*DATASET RECORDS:*
******************************
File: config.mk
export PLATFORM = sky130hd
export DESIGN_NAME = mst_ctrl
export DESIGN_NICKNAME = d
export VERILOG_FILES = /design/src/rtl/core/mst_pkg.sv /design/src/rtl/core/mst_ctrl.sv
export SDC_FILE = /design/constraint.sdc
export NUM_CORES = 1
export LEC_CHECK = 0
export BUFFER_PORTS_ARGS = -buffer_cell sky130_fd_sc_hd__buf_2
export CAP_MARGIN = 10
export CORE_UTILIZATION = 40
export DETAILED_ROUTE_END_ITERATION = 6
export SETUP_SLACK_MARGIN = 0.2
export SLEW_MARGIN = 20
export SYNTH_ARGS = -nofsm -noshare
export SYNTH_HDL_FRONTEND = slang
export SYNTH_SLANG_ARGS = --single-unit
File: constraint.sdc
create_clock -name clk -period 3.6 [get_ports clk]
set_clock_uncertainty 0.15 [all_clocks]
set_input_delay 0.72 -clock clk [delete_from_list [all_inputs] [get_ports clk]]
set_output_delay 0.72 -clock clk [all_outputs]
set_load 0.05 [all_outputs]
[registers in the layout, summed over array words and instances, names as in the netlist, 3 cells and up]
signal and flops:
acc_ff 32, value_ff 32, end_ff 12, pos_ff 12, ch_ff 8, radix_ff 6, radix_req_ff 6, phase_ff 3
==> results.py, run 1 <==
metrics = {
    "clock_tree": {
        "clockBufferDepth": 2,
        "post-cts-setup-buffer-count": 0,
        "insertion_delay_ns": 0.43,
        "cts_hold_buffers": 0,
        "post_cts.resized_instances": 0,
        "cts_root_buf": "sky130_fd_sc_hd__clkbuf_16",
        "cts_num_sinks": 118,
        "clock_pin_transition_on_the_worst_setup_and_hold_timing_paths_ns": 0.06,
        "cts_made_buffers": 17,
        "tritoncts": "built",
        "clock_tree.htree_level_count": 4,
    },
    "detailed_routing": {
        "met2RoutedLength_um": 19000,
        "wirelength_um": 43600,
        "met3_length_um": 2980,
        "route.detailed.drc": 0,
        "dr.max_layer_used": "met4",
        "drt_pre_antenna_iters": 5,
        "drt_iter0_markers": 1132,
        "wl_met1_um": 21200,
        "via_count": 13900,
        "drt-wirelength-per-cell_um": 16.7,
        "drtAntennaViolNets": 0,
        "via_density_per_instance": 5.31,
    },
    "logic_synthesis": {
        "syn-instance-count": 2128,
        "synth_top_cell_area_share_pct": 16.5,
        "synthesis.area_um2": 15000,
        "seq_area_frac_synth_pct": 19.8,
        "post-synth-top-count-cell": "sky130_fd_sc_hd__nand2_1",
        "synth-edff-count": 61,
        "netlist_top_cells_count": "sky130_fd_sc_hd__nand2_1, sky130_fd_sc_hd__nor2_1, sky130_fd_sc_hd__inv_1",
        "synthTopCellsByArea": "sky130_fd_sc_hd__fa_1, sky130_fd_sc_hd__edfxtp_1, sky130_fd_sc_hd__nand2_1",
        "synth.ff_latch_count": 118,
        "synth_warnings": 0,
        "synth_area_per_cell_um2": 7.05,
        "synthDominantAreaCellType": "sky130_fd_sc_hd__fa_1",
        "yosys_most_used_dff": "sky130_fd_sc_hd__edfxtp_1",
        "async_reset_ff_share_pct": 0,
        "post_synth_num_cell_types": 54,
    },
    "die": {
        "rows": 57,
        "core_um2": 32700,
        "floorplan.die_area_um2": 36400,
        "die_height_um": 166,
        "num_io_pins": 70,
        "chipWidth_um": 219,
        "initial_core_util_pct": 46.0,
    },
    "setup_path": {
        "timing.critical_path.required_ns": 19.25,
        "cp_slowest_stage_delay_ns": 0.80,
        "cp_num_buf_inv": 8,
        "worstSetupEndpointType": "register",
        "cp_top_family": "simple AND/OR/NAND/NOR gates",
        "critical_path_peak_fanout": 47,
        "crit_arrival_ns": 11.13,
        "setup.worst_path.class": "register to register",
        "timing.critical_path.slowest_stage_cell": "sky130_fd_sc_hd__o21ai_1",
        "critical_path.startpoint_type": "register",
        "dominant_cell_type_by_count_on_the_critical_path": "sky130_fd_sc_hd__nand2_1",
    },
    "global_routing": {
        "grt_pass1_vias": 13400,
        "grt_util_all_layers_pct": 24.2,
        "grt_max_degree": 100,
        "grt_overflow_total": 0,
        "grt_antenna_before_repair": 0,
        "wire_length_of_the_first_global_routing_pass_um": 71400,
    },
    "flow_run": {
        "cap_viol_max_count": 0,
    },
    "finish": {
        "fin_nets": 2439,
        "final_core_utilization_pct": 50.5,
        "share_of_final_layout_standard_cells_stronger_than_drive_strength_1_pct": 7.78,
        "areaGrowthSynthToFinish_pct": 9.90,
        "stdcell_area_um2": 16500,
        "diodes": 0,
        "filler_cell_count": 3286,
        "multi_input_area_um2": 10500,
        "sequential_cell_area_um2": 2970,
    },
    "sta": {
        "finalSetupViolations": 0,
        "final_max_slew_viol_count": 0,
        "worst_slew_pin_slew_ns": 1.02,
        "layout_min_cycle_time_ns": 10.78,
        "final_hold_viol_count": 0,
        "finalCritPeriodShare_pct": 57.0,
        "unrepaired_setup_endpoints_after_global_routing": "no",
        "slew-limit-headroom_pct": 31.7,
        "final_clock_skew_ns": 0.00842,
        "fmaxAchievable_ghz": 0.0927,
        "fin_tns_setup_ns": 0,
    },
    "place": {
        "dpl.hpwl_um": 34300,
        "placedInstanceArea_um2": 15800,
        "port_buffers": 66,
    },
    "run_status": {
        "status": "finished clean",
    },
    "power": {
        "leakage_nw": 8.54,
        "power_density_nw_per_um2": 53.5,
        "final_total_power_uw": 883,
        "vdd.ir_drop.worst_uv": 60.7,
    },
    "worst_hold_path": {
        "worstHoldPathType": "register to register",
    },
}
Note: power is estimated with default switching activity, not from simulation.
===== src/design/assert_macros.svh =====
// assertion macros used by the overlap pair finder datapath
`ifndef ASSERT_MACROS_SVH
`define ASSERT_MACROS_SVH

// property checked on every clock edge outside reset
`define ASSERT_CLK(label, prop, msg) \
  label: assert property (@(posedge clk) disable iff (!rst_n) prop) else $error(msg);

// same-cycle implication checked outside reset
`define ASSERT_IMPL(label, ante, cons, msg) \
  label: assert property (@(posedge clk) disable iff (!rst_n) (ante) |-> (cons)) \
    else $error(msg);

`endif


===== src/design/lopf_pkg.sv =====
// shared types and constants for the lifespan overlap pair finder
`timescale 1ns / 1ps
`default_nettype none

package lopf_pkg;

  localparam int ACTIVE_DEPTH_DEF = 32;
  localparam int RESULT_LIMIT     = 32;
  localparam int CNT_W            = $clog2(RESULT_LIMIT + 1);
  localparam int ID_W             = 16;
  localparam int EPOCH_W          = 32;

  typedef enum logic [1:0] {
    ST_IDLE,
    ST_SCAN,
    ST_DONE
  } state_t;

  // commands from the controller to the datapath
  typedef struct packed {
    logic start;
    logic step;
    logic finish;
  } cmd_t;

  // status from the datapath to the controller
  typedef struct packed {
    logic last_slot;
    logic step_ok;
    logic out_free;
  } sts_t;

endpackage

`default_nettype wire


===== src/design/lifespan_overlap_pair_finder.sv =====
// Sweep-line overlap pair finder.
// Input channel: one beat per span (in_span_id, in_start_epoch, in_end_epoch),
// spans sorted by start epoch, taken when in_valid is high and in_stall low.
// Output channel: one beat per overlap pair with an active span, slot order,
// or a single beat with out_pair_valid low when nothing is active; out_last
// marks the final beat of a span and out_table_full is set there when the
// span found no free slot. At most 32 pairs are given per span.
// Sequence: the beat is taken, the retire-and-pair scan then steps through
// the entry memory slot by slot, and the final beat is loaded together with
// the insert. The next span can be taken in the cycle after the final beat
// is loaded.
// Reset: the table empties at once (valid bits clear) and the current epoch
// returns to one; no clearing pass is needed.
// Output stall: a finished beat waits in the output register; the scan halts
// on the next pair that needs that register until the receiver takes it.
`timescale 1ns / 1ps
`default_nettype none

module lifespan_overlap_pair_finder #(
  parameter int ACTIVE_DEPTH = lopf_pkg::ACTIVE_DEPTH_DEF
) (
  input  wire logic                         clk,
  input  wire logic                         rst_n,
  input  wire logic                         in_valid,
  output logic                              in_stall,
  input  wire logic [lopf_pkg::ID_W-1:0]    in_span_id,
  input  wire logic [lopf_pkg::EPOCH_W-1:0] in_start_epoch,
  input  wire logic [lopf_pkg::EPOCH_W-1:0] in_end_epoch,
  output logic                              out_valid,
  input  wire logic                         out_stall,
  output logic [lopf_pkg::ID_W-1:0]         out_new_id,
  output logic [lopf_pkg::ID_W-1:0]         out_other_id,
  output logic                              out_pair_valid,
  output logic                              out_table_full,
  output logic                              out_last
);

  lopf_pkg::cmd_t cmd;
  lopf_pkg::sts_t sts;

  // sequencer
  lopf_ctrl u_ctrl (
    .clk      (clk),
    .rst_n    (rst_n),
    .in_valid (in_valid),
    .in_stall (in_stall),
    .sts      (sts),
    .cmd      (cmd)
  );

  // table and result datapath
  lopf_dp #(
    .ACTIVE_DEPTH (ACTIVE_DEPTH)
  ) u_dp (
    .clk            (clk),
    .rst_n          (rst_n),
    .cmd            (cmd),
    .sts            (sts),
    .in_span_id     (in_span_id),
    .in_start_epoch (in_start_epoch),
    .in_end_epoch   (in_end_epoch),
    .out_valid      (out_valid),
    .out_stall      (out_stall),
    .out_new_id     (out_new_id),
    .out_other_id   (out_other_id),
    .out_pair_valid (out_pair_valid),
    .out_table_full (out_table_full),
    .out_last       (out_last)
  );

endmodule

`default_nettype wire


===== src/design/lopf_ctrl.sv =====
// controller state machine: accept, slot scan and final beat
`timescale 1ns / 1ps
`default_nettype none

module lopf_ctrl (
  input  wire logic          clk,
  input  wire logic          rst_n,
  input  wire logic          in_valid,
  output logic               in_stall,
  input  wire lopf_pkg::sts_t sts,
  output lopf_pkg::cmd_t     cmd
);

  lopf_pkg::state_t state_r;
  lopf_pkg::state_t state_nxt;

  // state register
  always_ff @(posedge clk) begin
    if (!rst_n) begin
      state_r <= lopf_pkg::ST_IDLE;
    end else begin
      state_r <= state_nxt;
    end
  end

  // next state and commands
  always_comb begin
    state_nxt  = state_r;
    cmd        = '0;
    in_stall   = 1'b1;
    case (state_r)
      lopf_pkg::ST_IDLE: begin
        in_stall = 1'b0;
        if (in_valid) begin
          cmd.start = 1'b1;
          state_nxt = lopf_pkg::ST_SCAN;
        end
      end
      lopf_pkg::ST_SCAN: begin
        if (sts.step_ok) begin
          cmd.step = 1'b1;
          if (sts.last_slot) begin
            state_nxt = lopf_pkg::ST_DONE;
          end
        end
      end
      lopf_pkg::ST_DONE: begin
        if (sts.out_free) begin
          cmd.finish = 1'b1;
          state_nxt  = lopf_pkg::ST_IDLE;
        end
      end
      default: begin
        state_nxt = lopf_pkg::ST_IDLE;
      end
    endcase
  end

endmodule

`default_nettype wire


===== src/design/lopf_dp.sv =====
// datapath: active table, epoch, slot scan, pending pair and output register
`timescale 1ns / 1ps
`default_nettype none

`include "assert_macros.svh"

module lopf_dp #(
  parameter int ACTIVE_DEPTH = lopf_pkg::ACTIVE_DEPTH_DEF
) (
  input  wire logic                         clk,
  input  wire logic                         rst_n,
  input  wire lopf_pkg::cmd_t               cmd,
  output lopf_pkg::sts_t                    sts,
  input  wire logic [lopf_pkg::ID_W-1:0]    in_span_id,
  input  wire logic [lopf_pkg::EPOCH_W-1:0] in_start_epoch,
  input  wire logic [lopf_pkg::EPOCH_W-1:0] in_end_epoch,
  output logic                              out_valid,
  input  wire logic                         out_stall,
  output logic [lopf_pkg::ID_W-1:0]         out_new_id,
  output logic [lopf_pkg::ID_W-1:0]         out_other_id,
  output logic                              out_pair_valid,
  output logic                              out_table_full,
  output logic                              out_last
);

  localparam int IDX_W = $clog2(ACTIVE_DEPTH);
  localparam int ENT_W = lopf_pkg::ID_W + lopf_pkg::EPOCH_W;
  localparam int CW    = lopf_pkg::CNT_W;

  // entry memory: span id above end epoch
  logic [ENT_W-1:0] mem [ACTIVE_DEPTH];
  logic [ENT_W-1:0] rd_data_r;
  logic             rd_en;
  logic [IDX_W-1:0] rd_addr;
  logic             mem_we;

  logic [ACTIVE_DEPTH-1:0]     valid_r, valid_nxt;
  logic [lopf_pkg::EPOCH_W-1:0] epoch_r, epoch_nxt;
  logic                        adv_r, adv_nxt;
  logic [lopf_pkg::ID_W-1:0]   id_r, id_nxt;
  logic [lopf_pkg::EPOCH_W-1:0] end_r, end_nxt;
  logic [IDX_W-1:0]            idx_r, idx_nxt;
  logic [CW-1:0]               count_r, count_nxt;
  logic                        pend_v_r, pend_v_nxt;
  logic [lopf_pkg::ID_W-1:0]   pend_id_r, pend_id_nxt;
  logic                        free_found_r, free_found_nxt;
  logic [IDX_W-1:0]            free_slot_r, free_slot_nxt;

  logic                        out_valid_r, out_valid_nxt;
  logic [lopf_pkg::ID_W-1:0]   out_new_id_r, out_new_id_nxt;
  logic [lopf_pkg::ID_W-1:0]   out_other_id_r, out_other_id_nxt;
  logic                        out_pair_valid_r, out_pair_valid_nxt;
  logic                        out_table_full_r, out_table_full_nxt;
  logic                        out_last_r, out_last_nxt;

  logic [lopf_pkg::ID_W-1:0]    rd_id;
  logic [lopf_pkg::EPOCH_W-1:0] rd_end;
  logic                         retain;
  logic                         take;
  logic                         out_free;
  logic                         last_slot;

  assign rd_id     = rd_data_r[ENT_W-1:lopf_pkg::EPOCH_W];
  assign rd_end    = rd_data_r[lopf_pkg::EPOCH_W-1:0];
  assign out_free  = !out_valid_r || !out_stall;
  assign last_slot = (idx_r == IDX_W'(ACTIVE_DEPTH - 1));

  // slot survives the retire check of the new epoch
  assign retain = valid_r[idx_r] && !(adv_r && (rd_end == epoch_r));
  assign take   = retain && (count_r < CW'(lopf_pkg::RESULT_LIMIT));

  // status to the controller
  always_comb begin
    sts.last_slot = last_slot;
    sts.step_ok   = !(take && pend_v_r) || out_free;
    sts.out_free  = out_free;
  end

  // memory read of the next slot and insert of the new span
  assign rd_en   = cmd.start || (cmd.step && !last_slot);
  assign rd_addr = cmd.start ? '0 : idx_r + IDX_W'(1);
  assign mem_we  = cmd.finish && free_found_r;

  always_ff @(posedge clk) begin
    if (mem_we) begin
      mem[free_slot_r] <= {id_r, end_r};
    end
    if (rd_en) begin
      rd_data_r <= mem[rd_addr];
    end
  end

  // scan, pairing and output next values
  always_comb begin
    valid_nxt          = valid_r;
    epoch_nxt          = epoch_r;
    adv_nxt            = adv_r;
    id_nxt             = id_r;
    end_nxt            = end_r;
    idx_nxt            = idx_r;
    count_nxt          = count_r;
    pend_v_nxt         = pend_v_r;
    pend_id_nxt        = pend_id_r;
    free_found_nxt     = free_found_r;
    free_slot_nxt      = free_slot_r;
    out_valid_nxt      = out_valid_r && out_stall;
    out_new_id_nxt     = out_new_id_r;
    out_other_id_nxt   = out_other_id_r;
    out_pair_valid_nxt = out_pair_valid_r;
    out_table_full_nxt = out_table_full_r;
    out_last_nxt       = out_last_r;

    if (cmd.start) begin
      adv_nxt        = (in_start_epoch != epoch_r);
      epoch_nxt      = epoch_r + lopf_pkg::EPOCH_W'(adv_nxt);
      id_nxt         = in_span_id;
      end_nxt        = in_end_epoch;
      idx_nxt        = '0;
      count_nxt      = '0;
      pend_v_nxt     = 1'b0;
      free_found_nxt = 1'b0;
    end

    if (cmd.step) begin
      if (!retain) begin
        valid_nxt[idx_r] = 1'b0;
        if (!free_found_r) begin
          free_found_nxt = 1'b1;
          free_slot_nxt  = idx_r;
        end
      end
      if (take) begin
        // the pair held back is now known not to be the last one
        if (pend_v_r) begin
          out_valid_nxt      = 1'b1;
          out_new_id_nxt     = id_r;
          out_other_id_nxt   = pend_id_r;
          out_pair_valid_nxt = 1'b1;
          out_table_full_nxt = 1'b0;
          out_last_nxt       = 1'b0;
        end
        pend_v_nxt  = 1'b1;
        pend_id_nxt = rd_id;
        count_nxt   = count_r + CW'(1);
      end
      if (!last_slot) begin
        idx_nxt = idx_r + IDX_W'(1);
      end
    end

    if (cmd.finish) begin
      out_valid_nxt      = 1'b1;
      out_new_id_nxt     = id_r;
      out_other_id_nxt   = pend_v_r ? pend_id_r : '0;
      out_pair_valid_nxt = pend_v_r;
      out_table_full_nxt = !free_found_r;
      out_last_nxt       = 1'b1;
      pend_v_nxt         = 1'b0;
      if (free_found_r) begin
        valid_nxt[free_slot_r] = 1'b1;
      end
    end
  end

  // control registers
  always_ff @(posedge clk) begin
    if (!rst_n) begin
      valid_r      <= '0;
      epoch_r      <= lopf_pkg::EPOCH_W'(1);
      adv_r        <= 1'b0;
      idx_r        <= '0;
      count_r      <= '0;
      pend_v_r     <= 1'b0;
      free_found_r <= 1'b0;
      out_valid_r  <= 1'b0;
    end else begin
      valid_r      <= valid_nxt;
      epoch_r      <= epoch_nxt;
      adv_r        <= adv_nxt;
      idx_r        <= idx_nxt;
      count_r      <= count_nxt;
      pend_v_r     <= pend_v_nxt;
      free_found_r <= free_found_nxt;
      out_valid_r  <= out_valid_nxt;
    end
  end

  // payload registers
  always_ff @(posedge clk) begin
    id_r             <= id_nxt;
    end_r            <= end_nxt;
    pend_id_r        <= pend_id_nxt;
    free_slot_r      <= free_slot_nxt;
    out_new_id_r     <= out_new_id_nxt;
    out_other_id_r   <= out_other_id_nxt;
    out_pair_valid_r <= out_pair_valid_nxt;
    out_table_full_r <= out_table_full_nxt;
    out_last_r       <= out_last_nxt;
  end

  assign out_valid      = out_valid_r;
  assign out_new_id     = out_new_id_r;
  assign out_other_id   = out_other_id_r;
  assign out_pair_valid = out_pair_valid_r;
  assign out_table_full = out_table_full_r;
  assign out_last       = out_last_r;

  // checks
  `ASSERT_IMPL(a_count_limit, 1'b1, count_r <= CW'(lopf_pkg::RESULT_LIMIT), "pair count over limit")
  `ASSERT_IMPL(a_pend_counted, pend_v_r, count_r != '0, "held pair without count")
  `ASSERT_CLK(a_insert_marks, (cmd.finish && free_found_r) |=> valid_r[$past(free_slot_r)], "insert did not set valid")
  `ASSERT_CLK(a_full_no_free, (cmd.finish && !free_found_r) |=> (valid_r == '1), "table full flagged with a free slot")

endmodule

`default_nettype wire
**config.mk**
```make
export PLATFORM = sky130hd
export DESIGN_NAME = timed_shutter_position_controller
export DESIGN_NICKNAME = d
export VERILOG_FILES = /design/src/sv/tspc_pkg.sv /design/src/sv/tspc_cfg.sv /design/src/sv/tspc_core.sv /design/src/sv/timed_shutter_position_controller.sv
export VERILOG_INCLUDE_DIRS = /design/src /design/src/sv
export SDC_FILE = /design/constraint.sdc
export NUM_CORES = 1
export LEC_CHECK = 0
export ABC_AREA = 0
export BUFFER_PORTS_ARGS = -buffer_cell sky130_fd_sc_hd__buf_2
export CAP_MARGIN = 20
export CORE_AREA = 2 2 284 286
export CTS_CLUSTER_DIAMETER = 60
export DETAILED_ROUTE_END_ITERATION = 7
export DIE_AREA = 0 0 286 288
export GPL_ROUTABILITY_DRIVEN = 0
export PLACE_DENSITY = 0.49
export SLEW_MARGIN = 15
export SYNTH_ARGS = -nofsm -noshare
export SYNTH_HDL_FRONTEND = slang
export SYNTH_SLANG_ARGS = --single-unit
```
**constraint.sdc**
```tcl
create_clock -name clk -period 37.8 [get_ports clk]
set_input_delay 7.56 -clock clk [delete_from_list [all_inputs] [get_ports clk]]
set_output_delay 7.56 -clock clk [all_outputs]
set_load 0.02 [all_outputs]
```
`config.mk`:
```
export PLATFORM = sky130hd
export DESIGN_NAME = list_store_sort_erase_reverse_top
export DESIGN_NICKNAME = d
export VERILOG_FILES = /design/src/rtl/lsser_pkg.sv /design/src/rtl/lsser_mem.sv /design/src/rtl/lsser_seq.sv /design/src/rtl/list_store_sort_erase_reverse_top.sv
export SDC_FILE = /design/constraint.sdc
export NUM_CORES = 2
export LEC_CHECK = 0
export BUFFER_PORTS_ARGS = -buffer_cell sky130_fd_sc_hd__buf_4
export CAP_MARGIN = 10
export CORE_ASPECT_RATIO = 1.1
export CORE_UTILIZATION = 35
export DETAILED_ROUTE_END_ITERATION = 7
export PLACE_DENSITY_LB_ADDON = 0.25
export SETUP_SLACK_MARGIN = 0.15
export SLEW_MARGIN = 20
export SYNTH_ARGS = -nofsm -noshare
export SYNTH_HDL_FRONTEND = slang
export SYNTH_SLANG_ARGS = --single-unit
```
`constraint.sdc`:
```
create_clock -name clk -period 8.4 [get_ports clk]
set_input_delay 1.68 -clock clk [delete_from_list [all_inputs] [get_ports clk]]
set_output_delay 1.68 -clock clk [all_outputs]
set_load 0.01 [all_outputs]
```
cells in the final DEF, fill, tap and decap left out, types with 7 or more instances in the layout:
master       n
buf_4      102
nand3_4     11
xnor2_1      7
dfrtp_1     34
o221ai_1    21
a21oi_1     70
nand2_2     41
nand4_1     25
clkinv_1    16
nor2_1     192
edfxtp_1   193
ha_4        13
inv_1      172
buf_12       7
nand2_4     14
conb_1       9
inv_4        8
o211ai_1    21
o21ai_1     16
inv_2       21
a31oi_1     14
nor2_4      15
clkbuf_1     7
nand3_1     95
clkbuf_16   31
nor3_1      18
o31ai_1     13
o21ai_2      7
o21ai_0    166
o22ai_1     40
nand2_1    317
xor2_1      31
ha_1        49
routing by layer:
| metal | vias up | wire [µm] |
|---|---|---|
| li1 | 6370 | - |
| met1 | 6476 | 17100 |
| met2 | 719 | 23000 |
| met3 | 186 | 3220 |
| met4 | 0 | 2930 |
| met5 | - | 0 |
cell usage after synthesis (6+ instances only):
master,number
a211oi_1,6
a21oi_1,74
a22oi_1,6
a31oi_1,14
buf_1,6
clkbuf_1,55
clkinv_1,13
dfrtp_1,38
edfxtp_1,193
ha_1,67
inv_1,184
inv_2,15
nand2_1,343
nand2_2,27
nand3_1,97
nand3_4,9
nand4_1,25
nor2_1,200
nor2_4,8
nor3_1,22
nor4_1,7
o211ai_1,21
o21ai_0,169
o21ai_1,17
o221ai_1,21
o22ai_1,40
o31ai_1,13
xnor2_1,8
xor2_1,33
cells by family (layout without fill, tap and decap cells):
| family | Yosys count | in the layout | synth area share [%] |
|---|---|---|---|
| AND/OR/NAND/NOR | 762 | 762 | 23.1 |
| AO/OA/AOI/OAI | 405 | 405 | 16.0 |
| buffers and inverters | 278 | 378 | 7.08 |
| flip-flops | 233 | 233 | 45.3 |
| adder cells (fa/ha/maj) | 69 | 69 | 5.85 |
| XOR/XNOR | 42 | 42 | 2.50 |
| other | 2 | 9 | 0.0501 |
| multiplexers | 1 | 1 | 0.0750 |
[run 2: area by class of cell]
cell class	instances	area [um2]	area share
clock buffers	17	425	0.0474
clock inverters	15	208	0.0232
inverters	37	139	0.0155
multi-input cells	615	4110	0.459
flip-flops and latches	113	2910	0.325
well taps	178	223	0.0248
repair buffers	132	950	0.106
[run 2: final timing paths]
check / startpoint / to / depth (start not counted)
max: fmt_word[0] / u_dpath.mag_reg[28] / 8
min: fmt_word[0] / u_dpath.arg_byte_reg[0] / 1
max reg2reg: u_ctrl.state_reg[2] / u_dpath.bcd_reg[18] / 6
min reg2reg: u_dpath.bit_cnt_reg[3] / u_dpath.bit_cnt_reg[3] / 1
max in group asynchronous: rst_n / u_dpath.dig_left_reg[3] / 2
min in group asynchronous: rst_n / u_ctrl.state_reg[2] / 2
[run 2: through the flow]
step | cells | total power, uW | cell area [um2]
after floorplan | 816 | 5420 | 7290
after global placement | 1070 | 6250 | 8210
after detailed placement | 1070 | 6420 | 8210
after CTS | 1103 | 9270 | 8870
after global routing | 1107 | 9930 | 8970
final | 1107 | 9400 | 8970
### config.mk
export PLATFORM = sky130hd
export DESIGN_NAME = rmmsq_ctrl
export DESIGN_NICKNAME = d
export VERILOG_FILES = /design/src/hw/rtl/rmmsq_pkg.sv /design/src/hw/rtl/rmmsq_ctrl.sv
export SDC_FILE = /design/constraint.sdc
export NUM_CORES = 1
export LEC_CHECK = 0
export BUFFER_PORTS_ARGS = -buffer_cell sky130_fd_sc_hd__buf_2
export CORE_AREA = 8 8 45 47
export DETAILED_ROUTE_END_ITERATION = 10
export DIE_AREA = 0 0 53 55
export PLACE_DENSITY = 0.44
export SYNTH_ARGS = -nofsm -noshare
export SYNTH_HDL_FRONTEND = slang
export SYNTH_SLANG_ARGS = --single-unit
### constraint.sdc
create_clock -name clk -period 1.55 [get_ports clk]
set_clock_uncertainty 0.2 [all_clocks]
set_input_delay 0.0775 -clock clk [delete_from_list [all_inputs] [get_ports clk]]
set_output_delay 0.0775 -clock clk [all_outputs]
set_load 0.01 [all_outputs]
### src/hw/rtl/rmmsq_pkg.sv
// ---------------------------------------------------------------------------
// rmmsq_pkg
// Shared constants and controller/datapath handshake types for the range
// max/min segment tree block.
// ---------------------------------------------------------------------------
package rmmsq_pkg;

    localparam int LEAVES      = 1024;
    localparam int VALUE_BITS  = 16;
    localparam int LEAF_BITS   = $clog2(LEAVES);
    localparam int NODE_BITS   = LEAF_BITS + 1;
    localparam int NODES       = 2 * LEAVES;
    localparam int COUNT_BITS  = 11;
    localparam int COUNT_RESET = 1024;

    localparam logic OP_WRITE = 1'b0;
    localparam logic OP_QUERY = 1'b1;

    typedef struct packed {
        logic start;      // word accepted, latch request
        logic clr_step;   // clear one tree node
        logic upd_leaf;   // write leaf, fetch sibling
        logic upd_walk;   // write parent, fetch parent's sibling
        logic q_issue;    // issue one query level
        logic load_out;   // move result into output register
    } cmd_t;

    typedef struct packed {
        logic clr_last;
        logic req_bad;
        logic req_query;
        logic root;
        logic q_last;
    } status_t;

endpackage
******************************
*TASK GOAL:*
Check the data for the word "group" and pull out the lines that have it.

*EXERCISE SOLUTION:*
max in group asynchronous: rst_n / u_dpath.dig_left_reg[3] / 2
min in group asynchronous: rst_n / u_ctrl.state_reg[2] / 2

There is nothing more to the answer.